Remembering John O’Connor: Organizing to Win in the Fight Against Toxics
Written by SP Editor
25 Years Later -- Remembering John O’Connor: Organizing to Win in the Fight Against Toxics
Beth Butler
John O’Connor’s chapter “Organizing to Win,” from the influential 1990 collection Fighting Toxics, remains a practical roadmap even today for grassroots environmental action through use of a direct community organizing model. Though his name may be unfamiliar to many younger activists, O’Connor was a crucial figure in linking community organizing techniques to environmental campaigns — turning resident's concern about pollution into disciplined, winning organizations and campaigns.
O’Connor’s central claim is both simple and enduring: winning requires organization. He insists on building dues-paying memberships, disciplined local groups, and broad coalitions capable of sustained pressure on powerholders. That focus on structure — recruiting, training, and retaining people who commit resources and time — is no quaint relic. It is the same backbone in use by ACORN since 1970.
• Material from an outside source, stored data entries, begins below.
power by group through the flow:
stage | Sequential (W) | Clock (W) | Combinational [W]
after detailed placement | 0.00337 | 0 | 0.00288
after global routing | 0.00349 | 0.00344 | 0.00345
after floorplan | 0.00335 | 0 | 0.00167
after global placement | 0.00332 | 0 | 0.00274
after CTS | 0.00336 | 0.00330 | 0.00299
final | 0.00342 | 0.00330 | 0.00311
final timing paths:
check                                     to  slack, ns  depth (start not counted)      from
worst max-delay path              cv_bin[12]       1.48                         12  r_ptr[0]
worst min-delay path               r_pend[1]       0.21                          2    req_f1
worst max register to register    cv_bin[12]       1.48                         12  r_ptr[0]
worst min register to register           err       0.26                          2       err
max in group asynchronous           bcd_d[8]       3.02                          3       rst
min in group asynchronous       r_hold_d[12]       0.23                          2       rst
===== config.mk =====
export PLATFORM = sky130hd
export DESIGN_NAME = fifo_wr_arbiter
export DESIGN_NICKNAME = d
export VERILOG_FILES = /design/src/rtl/fifo_wr_arbiter.sv
export SDC_FILE = /design/constraint.sdc
export NUM_CORES = 1
export LEC_CHECK = 0
export ABC_AREA = 1
export BUFFER_PORTS_ARGS = -buffer_cell sky130_fd_sc_hd__buf_4
export CORE_AREA = 2 2 94 96
export CTS_BUF_LIST = sky130_fd_sc_hd__clkbuf_2
export DETAILED_ROUTE_END_ITERATION = 8
export DIE_AREA = 0 0 96 98
export PLACE_DENSITY = 0.69
export SETUP_SLACK_MARGIN = 0.4
export SKIP_CTS_REPAIR_TIMING = 1
export SYNTH_ARGS = -nofsm -noshare
export SYNTH_HDL_FRONTEND = slang
export SYNTH_SLANG_ARGS = --single-unit

===== constraint.sdc =====
create_clock -name axis_clk -period 1.6 [get_ports axis_clk]
set_clock_uncertainty 0.1 [all_clocks]
set_input_delay 0.24 -clock axis_clk [delete_from_list [all_inputs] [get_ports axis_clk]]
set_output_delay 0.24 -clock axis_clk [all_outputs]
set_load 0.05 [all_outputs]
$ cat config.mk
export PLATFORM = sky130hd
export DESIGN_NAME = flt2int_fsm
export DESIGN_NICKNAME = d
export VERILOG_FILES = /design/src/rtl/flt2int_fsm.sv
export SDC_FILE = /design/constraint.sdc
export NUM_CORES = 1
export LEC_CHECK = 0
export CAP_MARGIN = 20
export CORE_ASPECT_RATIO = 1.2
export CORE_MARGIN = 1.5
export CORE_UTILIZATION = 26
export CTS_CLUSTER_DIAMETER = 60
export DETAILED_ROUTE_END_ITERATION = 12
export PLACE_DENSITY = 0.49
export SYNTH_ARGS = -nofsm -noshare
export SYNTH_HDL_FRONTEND = slang
export SYNTH_SLANG_ARGS = --single-unit
$ cat constraint.sdc
create_clock -name clk -period 1.9 [get_ports clk]
set_input_delay 0.38 -clock clk [delete_from_list [all_inputs] [get_ports clk]]
set_output_delay 0.38 -clock clk [all_outputs]
set_load 0.05 [all_outputs]
<file path="src/rtl/fewcore_pkg.sv">
// fewcore_pkg: opcode/funct3 constants and FSM states shared by the mem_access stage
package fewcore_pkg;
  localparam logic [6:0] OP_LOAD  = 7'b0000011;
  localparam logic [6:0] OP_STORE = 7'b0100011;
  localparam logic [2:0] F3_B  = 3'b000;
  localparam logic [2:0] F3_H  = 3'b001;
  localparam logic [2:0] F3_W  = 3'b010;
  localparam logic [2:0] F3_BU = 3'b100;
  localparam logic [2:0] F3_HU = 3'b101;
  typedef enum logic [1:0] {IDLE, ACCESS, RESP} state_t;
endpackage

</file>
<file path="src/rtl/mem_access_load_align.sv">
// load_align: left-justifies the loaded byte/half/word (ram_rdata, funct3, offset -> word)
module load_align
  import fewcore_pkg::*;
(
  input  logic [31:0] ram_rdata,
  input  logic [2:0]  funct3,
  input  logic [1:0]  offset,
  output logic [31:0] word
);
  logic [7:0] b;
  assign b = 8'(ram_rdata >> {offset, 3'b000});
  assign word = (funct3 == F3_B || funct3 == F3_BU) ? {b, 24'b0} :
                (funct3 == F3_H || funct3 == F3_HU) ? {offset[1] ? ram_rdata[31:16] : ram_rdata[15:0], 16'b0} :
                ram_rdata;
endmodule

</file>
<file path="src/rtl/mem_access.sv">
// mem_access: load/store stage (clk, reset, operation/req_valid/req_ready/address/content_rs2 in, memData/rsp_valid/stall out, ram_* word RAM port, misalign only with MEM_MISALIGN_TRAP_EN)
module mem_access
  import fewcore_pkg::*;
#(
  parameter int XLEN   = 32,
  parameter int RAM_AW = 10
) (
  input  logic              clk,
  input  logic              reset,
  input  logic [11:0]       operation,
  input  logic              req_valid,
  output logic              req_ready,
  input  logic [XLEN-1:0]   address,
  input  logic [XLEN-1:0]   content_rs2,
  output logic [31:0]       memData,
  output logic              rsp_valid,
  output logic              stall,
  output logic              ram_req,
  output logic              ram_we,
  output logic [3:0]        ram_be,
  output logic [RAM_AW-1:0] ram_addr,
  output logic [31:0]       ram_wdata,
`ifdef MEM_MISALIGN_TRAP_EN
  output logic              misalign,
`endif
  input  logic [31:0]       ram_rdata,
  input  logic              ram_ack
);
  state_t state;
  logic [2:0] f3, f3_q;
  logic [1:0] off_q;
  logic is_ld, is_st, legal, mis;
  logic [3:0] st_be;
  logic [31:0] st_wdata, ld_word;
  logic unused_bits;
  assign unused_bits = ^{operation[11:10], address[XLEN-1:RAM_AW+2]};
  assign f3 = operation[9:7];
  assign is_ld = operation[6:0] == OP_LOAD;
  assign is_st = operation[6:0] == OP_STORE;
  assign legal = is_ld ? (f3 inside {F3_B, F3_H, F3_W, F3_BU, F3_HU}) : (f3 inside {F3_B, F3_H, F3_W});
`ifdef MEM_MISALIGN_TRAP_EN
  assign mis = legal && ((f3 == F3_H || f3 == F3_HU) ? address[0] : (f3 == F3_W) ? |address[1:0] : 1'b0);
`else
  assign mis = 1'b0;
`endif
  assign st_be = (f3 == F3_B) ? 4'b0001 << address[1:0] : (f3 == F3_H) ? (address[1] ? 4'b1100 : 4'b0011) : 4'b1111;
  assign st_wdata = (f3 == F3_B) ? {4{content_rs2[7:0]}} : (f3 == F3_H) ? {2{content_rs2[15:0]}} : content_rs2[31:0];
  assign req_ready = state == IDLE;
  assign stall = state != IDLE;
  load_align u_align (
    .ram_rdata(ram_rdata),
    .funct3   (f3_q),
    .offset   (off_q),
    .word     (ld_word)
  );
  always_ff @(posedge clk) begin
    if (reset) begin
      state <= IDLE;
      memData <= '0;
      rsp_valid <= 1'b0;
      ram_req <= 1'b0;
      ram_we <= 1'b0;
      ram_be <= '0;
      ram_addr <= '0;
      ram_wdata <= '0;
      f3_q <= '0;
      off_q <= '0;
`ifdef MEM_MISALIGN_TRAP_EN
      misalign <= 1'b0;
`endif
    end else begin
      case (state)
        IDLE: if (req_valid && (is_ld || is_st)) begin
          if (!legal || mis) begin
            state <= RESP;
            rsp_valid <= 1'b1;
            memData <= '0;
`ifdef MEM_MISALIGN_TRAP_EN
            misalign <= mis;
`endif
          end else begin
            state <= ACCESS;
            ram_req <= 1'b1;
            ram_we <= is_st;
            ram_be <= is_st ? st_be : 4'b1111;
            ram_addr <= address[RAM_AW+1:2];
            ram_wdata <= st_wdata;
            f3_q <= f3;
            off_q <= address[1:0];
          end
        end
        ACCESS: if (ram_ack) begin
          state <= RESP;
          ram_req <= 1'b0;
          rsp_valid <= 1'b1;
          if (!ram_we) memData <= ld_word;
        end
        RESP: begin
          state <= IDLE;
          rsp_valid <= 1'b0;
`ifdef MEM_MISALIGN_TRAP_EN
          misalign <= 1'b0;
`endif
        end
        default: state <= IDLE;
      endcase
    end
  end
endmodule

</file>
<file path="config.mk">
export PLATFORM = sky130hd
export DESIGN_NAME = mem_access
export DESIGN_NICKNAME = d
export VERILOG_FILES = /design/src/rtl/fewcore_pkg.sv /design/src/rtl/mem_access_load_align.sv /design/src/rtl/mem_access.sv
export SDC_FILE = /design/constraint.sdc
export NUM_CORES = 1
export LEC_CHECK = 0
export ABC_CLOCK_PERIOD_IN_PS = 1800
export CORE_MARGIN = 2
export CORE_UTILIZATION = 42
export DETAILED_ROUTE_END_ITERATION = 7
export GPL_TIMING_DRIVEN = 0
export PLACE_DENSITY = 0.82
export SLEW_MARGIN = 20
export SYNTH_ARGS = -nofsm -noshare
export SYNTH_HDL_FRONTEND = slang
export SYNTH_SLANG_ARGS = --single-unit
</file>
<file path="constraint.sdc">
create_clock -name clk -period 1.8 [get_ports clk]
set_input_delay 0.36 -clock clk [delete_from_list [all_inputs] [get_ports clk]]
set_output_delay 0.36 -clock clk [all_outputs]
set_load 0.02 [all_outputs]
</file>
==> impl_metrics.env <==
export IMPL_place_inst=801
export IMPL_netlist_area_leader_share_pct=39.5
export IMPL_worst_slew_pin_slew_ns=0.573
export IMPL_die_h_um=107
export IMPL_avgSynthCellArea_um2=8.92
export IMPL_cp_required_ns=1.44
export IMPL_setup_violations=0
export IMPL_ant_nets=0
export IMPL_avgRoutedWirePerCell_um=17.3
export IMPL_slowest_delay_ns=0.64
export IMPL_fillers=880
export IMPL_final_hold_violation_count=0
export IMPL_num_antenna_cells=0
export IMPL_worstSetupEndpointType="output pin"
export IMPL_dr_wl_met2_mm=6.98
export IMPL_drt_iter0_drc=183
export IMPL_synthXorXnorAreaFrac_pct=0
export IMPL_period_share_pct=97.3
export IMPL_dieArea_mm2=0.0113
export IMPL_yosys_area_share_simple_pct=22.4
export IMPL_core_mm2=0.0103
export IMPL_powerDensity_mw_per_mm2=576
export IMPL_yosys_area_share_adder_pct=0
export IMPL_r2r_end="memData[31]$_SDFFE_PP0P_"
export IMPL_place_congestion=0.918
export IMPL_antenna_found_initial=0
export IMPL_critPathArrivalTime_ns=1.39
export IMPL_grt_max_degree=14
export IMPL_hold_start="ram_addr[8]$_SDFFE_PP0P_"
export IMPL_track_usage_pct=24.6
export IMPL_final_core_util_pct=65.3
export IMPL_path_clk_slew_ns=0.09
export IMPL_wl_met3_mm=1.36
export IMPL_ys_seq_elements=87
export IMPL_grt_pass1_vias=4381
export IMPL_route_top_layer_used="met4"
export IMPL_worst_setup_path_start_kind="flip-flop"
export IMPL_clk_latency_ns=0.37
export IMPL_rows=37
export IMPL_hold_buffers=0
export IMPL_drc=0
export IMPL_fin_skew_ns=0.00997
export IMPL_syn2layout_area_growth_pct=52.0
export IMPL_crit_family="buffers and inverters"
export IMPL_min_to="ram_addr[8]$_SDFFE_PP0P_"
export IMPL_port_buffers=170
export IMPL_dp_hpwl_mm=10.8
export IMPL_cts_buffers=9
export IMPL_synthTopCellsByArea="dfxtp_1, mux2i_1, nand2_1"
export IMPL_drv_cap=0
export IMPL_ff2ff_path_depth=5
export IMPL_period_needed_ns=1.75
export IMPL_reg2reg_setup_slack_ns=0.13
export IMPL_htree_levels=3
export IMPL_synth_compound_area_share_pct=15.3
export IMPL_clock_sinks=87
export IMPL_initial_core_util_pct=42.9
export IMPL_cts_root_buf="clkbuf_8"
export IMPL_whs_ns=0.454
export IMPL_crit_reg2reg_launch="off_q[1]$_SDFFE_PP0P_"
export IMPL_firstDrtPassIters=4
export IMPL_status="complete, no violations"
export IMPL_synth_fp_nets=607
export IMPL_synth_top_family_by_area="simple AND/OR/NAND/NOR gates"
export IMPL_nNetsFinal=797
export IMPL_cp_slowest_cell="clkdlybuf4s50_1"
export IMPL_setup_slack_ns=0.0485
export IMPL_layout_drive_gt1_share_pct=13.5
export IMPL_slew_viol_final=0
export IMPL_max_clock_path_buffers=2
export IMPL_max_freq_mhz=571
export IMPL_startpoint="ram_we$_SDFFE_PP0P_"
export IMPL_leakagePower_nw=2.45
export IMPL_synth_yosys_seq_area_share_pct=39.5
export IMPL_routed_wl_mm=14.3
export IMPL_dr_total_vias=4475
export IMPL_synth_cell_type_count=45
export IMPL_m1WireLength_mm=5.49
export IMPL_grt_overflow_total=0
export IMPL_hold_path_depth=2
export IMPL_yosysWarningCount=0
export IMPL_cts_tree="done"
export IMPL_critPathBufInv=1
export IMPL_fin_cells=826
export IMPL_ir_worst_vdd_mv=0.361
export IMPL_worst_hold_path_type="reg -> reg"
export IMPL_grt_first_pass_wirelength_mm=21.7
export IMPL_synthMuxAreaShare_pct=17.0
export IMPL_worstSetupPathType="reg -> out"
export IMPL_cp_max_fo=3
export IMPL_synth_top_cell_by_area="dfxtp_1"
export IMPL_dp_slack_ns=-0.498
export IMPL_io_pins=195
export IMPL_die_w_um=107
export IMPL_synth_area_mm2=0.00441
export IMPL_routed_via_density=5.42
export IMPL_max_slew_margin_pct=61.8
export IMPL_synth_cells=495
export IMPL_crit_chain="clkdlybuf4s50_1"
## flip-flops by register name (all words and copies together) (netlist names), 2 cells and up
signal,flops
state,2
ram_be,4
off_q,2
ram_addr,10
f3_q,2
ram_wdata,32
memData,32
## Yosys cell counts, drive strengths merged
cell and number:
nor3 10, o21ai 16, nand2b 43, a31oi 1
or3 1, clkbuf 16, o31ai 1, o211ai 8
mux4 8, o2111ai 10, mux2 8, a211oi 14
nand4 1, buf 27, and2 2, nand2 97
nor2 26, and4 1, nand3 2, nor2b 9
or2 2, nor4 1, a221oi 2, nand3b 1
inv 3, dfxtp 87, a311oi 8, o221ai 1
o2111a 2, a21oi 34, mux2i 48, nor3b 3
o22ai 1, and4bb 1
## layout make-up
type | instances | area (um^2) | share of cell area, %
Tap cell | 136 | 170 | 2.54
Sequential cell | 87 | 1740 | 26.0
Timing Repair Buffer | 180 | 1840 | 27.5
Buffer | 42 | 270 | 4.03
Clock buffer | 13 | 169 | 2.52
Multi-Input combinational cell | 362 | 2460 | 36.7
Inverter | 3 | 11.3 | 0.168
Clock inverter | 3 | 40.0 | 0.597
## cells by family (layout without fill, tap and decap cells)
kind of cell | Yosys count | after routing
compound gates | 98 | 98
flops | 87 | 87
buf+inv | 46 | 241
simple gates | 200 | 200
mux | 64 | 64
## worst max path at each step
stage,to,slack (ns),cells after the start
global placement,ram_wdata[29]$_SDFFE_PP0P_,-0.46,7
detailed placement,ram_wdata[20]$_SDFFE_PP0P_,-0.50,6
CTS,ram_addr[9]$_SDFFE_PP0P_,0.009,6
floorplan,memData[0]$_SDFFE_PP0P_,0.21,6
global route,ram_wdata[27]$_SDFFE_PP0P_,-0.006,9
finish,ram_we,0.05,1
## cell usage in the layout (no fill, tap or decap), drive strengths merged, types with 3 or more instances in the layout
cell | Yosys | routed
o211ai | 8 | 8
clkdlybuf4s50 | 0 | 166
dfxtp | 87 | 87
nor2b | 9 | 9
nand2 | 97 | 97
mux2 | 8 | 8
a311oi | 8 | 8
nor2 | 26 | 26
nor3 | 10 | 10
mux4 | 8 | 8
o21ai | 16 | 16
nor3b | 3 | 3
buf | 27 | 33
mux2i | 48 | 48
a211oi | 14 | 14
o2111ai | 10 | 10
inv | 3 | 3
a21oi | 34 | 34
nand2b | 43 | 43
clkbuf | 16 | 33
## routing by layer
metal	GRT usage, %	vias to the layer above
met1	28.0	2105
met3	7.42	36
met5	0	-
met2	41.9	221
met4	12.0	0
li1	-	2113
## stage by stage
step                      area, um^2  setup TNS, ns  total power, mW
final                           6710              0             3.86
after global routing            6710        -0.0122             4.00
after CTS                       6580              0             3.87
after detailed placement        6280         -32.79             2.42
after global placement          6280         -28.29             2.41
after floorplan                 4410              0             2.13
## power breakdown
part	internal, mW	switching (mW)
Clock	0.752	0.709
Combinational	0.265	0.206
Sequential	1.93	0.00210
Total	2.94	0.917
## repair_timing
action                                  4_1_cts  5_1_grt
gates cloned                                  1        1
setup buffers                                 4        4
resized for setup                            13       26
endpoints found under the setup margin       46       72
pin swaps                                     2        3
Power figures use the tool's default switching activity.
By 1984, O’Connor’s National Toxics Campaign (NTC) had become the nation’s largest environmental coalition, incorporating not only citizen groups but also organized labor. NTC’s successful campaign to expand the Superfund cleanup law mobilized many across at least 40 states. That campaign exemplifies a core lesson in O’Connor’s chapter: well-organized, broad-based pressure on Congress can reshape federal policy.
O’Connor’s approach advocates a clear embrace of conflict. He foregrounds confrontation as a necessary component of effective organizing — which is usually clouded by the details of the work or unacknowledged. O’Connor discusses that many consider “conflict” a dirty word, but treats it as a clarifying tactic: when interest and power collide, deliberately generated conflict focuses public attention, clarifies stakes, and forces decision-makers to respond. In practice, conflict calibrated by organization turns episodic protest into leverage. It upends the power structure/situation.
“Organizing to Win” functions like a primer. O’Connor lays out page-by-page directives — from identifying targets and building membership to planning actions and sustaining campaigns — that match contemporary community organizing manuals. He explicitly recognizes lineage: Lee Staples’s Roots to Power (itself drawing mostly from the ACORN model acknowledging some of its roots in the Boston model). The tactics O’Connor describes — house meetings, leadership development, issue framing, and disciplined actions.
O’Connor also shows pragmatic use of electoral tools without turning groups into electoral machines for particular candidates. He documents how voter education and mobilization, targeted and nonpartisan, can shift outcomes; he cites examples such as Massachusetts Fair Share where organized civic work moved the needle without endorsing individual candidates. This approach preserves non-profit status, while leveraging democratic processes to further political aims.
The organizing principles O’Connor promoted have been absorbed and scaled into the nation's current largest environmental coalition, the Anthropocene Alliance (A2), as it trains its member groups, and spawns its own direct community organizing programs. It does reflect the trajectory O’Connor encouraged: build power from the ground up, connect across constituencies, and sustain pressure through organized conflict and disciplined membership organization.
Although O’Connor died in 2001, seven years after the end of the National Toxics Coalition, he was building power in another vehicle -- Greenworks. The practical chapters he left behind are surprisingly not out of date or historical curiosities but active how-to steps, and challenges for present-day organizers: deepen membership, embrace disciplined confrontation when necessary, construct broad coalitions, and deploy members’ power strategically. For anyone committed to environmental and social justice, “Organizing to Win” is both a how-to and a call to persist — a reminder that technical policy solutions need the muscle of organized people to become reality.
Beth Butler is the head organizer of A Community Voice, part of ACORN International and based in New Orleans, she has been a community organizer with ACORN for more than almost 40 years. She was also part of the first Organizers' Forum delegation to Brazil.